Assignment – Print, exactly as written, every line from the first line of the records below through the line containing "after global routing | 0.26", and nothing further.

Dataset entries –
>>>>
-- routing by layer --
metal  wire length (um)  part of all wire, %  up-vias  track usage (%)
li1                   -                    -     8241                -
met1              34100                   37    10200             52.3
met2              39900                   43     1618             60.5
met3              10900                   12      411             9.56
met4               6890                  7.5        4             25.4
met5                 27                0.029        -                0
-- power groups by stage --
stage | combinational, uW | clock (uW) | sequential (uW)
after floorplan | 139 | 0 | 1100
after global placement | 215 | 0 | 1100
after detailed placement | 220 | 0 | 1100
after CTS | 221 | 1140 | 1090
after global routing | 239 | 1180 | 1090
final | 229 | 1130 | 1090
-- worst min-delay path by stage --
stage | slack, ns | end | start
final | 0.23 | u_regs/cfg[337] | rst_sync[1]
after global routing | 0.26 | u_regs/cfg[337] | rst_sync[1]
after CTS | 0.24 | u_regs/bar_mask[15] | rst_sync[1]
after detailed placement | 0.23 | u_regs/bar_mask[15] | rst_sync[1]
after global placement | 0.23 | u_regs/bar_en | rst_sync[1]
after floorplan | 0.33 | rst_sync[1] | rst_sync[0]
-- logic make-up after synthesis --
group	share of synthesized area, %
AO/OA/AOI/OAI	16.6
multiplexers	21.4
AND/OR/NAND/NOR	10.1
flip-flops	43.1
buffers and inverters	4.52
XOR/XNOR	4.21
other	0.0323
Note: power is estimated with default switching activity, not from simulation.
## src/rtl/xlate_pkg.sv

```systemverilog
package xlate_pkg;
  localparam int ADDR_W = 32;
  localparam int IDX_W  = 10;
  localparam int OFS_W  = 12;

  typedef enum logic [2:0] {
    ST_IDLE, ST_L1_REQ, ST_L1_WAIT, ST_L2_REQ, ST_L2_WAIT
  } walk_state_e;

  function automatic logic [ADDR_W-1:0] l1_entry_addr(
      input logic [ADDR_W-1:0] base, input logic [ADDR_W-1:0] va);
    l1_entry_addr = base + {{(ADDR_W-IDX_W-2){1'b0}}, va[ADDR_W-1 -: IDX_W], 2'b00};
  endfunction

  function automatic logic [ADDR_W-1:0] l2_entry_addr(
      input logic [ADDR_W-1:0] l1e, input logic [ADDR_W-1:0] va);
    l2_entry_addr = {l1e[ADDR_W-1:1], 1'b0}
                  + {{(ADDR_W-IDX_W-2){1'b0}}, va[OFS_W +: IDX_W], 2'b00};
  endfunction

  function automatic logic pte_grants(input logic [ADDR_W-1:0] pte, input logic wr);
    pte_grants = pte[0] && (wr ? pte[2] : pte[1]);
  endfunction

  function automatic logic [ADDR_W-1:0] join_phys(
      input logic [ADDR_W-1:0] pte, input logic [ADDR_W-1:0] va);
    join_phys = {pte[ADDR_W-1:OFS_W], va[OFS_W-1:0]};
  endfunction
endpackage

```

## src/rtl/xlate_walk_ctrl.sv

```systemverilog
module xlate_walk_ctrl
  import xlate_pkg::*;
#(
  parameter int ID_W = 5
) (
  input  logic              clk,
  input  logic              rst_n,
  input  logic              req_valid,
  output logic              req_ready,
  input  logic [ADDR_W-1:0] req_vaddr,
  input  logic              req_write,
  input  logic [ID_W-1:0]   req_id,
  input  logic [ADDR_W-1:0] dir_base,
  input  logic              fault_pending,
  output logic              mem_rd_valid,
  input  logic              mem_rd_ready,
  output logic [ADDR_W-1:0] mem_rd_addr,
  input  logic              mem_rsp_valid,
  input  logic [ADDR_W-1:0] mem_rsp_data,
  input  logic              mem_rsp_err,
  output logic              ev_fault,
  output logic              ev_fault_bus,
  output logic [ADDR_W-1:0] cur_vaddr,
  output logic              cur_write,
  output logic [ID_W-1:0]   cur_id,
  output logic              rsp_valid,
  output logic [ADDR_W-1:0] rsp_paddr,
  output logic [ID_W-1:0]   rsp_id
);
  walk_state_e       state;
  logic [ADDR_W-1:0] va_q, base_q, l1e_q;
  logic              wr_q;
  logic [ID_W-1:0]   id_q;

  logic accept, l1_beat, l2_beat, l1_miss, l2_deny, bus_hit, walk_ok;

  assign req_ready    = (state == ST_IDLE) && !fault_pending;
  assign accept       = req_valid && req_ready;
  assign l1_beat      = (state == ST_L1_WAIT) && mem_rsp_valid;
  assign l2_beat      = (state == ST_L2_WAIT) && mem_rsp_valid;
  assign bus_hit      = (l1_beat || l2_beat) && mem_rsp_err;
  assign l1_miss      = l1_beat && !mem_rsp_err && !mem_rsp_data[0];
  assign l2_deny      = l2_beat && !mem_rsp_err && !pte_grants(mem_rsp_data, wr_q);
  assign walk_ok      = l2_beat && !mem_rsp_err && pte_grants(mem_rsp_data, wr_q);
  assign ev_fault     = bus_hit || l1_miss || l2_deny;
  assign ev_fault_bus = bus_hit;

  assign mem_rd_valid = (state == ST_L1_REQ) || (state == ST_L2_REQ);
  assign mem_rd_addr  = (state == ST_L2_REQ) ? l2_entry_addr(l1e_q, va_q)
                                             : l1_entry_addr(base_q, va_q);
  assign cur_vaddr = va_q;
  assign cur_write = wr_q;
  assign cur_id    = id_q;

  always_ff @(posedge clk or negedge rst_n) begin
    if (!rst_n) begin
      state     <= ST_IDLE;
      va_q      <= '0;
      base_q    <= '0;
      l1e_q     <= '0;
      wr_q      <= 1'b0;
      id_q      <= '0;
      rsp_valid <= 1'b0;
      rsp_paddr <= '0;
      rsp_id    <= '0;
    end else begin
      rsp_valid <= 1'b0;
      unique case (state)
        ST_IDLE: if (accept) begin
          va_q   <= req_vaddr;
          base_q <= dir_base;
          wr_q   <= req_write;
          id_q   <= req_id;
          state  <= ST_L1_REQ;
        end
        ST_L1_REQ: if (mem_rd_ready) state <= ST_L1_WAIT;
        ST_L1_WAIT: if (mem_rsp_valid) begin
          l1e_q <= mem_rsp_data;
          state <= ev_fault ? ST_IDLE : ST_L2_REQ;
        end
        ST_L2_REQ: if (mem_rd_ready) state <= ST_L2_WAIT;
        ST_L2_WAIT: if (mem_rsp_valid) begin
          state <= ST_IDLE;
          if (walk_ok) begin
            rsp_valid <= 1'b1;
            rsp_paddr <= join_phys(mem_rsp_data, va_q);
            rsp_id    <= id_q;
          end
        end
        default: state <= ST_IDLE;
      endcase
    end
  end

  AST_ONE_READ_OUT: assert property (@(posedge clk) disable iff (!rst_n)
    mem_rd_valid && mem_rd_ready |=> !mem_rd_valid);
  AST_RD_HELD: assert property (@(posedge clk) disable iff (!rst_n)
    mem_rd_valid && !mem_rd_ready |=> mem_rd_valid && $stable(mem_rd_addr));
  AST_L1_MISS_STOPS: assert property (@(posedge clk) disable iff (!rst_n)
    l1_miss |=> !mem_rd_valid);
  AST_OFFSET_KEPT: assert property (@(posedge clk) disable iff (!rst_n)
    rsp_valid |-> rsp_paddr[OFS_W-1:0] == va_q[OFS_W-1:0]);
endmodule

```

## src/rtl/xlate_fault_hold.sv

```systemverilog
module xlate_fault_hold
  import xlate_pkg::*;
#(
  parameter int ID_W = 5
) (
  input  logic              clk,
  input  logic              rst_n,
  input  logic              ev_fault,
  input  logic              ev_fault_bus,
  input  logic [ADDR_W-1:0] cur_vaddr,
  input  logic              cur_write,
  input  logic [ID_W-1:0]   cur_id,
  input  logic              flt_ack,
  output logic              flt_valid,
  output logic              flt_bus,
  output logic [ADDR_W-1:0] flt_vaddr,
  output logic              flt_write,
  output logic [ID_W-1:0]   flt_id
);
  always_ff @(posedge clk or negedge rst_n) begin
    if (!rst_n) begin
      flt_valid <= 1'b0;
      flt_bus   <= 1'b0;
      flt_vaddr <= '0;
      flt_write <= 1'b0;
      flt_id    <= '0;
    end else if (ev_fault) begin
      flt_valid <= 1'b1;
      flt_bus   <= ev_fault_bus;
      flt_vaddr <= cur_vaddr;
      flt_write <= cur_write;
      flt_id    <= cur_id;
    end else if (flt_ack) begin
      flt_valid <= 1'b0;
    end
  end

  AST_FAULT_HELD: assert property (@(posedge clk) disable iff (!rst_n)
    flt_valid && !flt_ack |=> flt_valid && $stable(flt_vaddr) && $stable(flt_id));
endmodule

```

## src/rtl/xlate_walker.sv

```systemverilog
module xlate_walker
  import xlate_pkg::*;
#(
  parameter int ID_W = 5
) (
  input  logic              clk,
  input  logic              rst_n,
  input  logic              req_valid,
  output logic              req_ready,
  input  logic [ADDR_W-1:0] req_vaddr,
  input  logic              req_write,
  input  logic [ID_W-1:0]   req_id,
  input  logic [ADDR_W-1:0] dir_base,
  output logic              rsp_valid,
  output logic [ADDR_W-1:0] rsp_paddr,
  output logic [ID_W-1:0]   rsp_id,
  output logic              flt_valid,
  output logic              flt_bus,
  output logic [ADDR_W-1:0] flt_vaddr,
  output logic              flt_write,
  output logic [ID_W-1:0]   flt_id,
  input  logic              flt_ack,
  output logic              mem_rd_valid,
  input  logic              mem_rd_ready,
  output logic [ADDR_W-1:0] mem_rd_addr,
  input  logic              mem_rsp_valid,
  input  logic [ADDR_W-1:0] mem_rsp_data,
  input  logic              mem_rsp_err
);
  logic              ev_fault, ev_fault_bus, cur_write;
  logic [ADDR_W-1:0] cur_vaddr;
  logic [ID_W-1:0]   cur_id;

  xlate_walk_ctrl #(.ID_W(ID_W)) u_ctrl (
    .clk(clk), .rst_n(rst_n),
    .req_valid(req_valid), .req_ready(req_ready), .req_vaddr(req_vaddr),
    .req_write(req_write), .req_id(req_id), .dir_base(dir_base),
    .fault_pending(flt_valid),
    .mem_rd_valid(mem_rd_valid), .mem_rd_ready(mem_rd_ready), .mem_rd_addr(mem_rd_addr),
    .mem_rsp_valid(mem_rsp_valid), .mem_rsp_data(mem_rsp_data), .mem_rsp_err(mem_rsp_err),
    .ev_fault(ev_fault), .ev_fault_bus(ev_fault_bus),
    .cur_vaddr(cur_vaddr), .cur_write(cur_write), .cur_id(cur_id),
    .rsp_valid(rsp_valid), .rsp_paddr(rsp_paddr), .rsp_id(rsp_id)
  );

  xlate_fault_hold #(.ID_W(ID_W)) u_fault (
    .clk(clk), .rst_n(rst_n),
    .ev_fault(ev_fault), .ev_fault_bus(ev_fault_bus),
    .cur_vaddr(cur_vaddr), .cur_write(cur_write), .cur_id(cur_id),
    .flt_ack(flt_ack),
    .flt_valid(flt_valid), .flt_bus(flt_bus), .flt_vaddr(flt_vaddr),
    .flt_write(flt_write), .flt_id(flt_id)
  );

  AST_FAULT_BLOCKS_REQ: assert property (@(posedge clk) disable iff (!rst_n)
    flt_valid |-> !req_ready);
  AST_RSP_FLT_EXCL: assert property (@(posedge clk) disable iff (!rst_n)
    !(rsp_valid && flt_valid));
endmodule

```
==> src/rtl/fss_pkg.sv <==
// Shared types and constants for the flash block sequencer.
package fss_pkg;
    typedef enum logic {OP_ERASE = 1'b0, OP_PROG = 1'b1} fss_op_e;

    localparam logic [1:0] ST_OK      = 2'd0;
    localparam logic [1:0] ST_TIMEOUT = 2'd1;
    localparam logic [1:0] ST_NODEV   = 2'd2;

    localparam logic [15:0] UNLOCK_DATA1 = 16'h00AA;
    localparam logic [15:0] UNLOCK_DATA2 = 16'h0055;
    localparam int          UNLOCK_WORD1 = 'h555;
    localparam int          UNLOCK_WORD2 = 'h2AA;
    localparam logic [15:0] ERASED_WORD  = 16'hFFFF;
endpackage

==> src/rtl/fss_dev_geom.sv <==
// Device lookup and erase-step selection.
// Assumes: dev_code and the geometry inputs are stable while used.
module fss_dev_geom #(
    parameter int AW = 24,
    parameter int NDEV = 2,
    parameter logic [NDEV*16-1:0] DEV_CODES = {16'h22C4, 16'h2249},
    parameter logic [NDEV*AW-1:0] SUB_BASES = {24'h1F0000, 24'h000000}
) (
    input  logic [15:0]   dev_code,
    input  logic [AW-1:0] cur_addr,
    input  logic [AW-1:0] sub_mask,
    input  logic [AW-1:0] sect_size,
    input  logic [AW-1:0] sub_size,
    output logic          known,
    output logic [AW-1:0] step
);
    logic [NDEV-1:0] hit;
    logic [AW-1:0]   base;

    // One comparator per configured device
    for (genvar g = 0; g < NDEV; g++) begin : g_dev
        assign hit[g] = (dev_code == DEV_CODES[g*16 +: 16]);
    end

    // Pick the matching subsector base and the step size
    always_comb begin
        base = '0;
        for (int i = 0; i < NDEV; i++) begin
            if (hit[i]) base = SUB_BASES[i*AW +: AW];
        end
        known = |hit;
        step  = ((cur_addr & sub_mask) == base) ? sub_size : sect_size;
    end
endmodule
<<<<
Solved exercise –
-- routing by layer --
metal  wire length (um)  part of all wire, %  up-vias  track usage (%)
li1                   -                    -     8241                -
met1              34100                   37    10200             52.3
met2              39900                   43     1618             60.5
met3              10900                   12      411             9.56
met4               6890                  7.5        4             25.4
met5                 27                0.029        -                0
-- power groups by stage --
stage | combinational, uW | clock (uW) | sequential (uW)
after floorplan | 139 | 0 | 1100
after global placement | 215 | 0 | 1100
after detailed placement | 220 | 0 | 1100
after CTS | 221 | 1140 | 1090
after global routing | 239 | 1180 | 1090
final | 229 | 1130 | 1090
-- worst min-delay path by stage --
stage | slack, ns | end | start
final | 0.23 | u_regs/cfg[337] | rst_sync[1]
after global routing | 0.26 | u_regs/cfg[337] | rst_sync[1]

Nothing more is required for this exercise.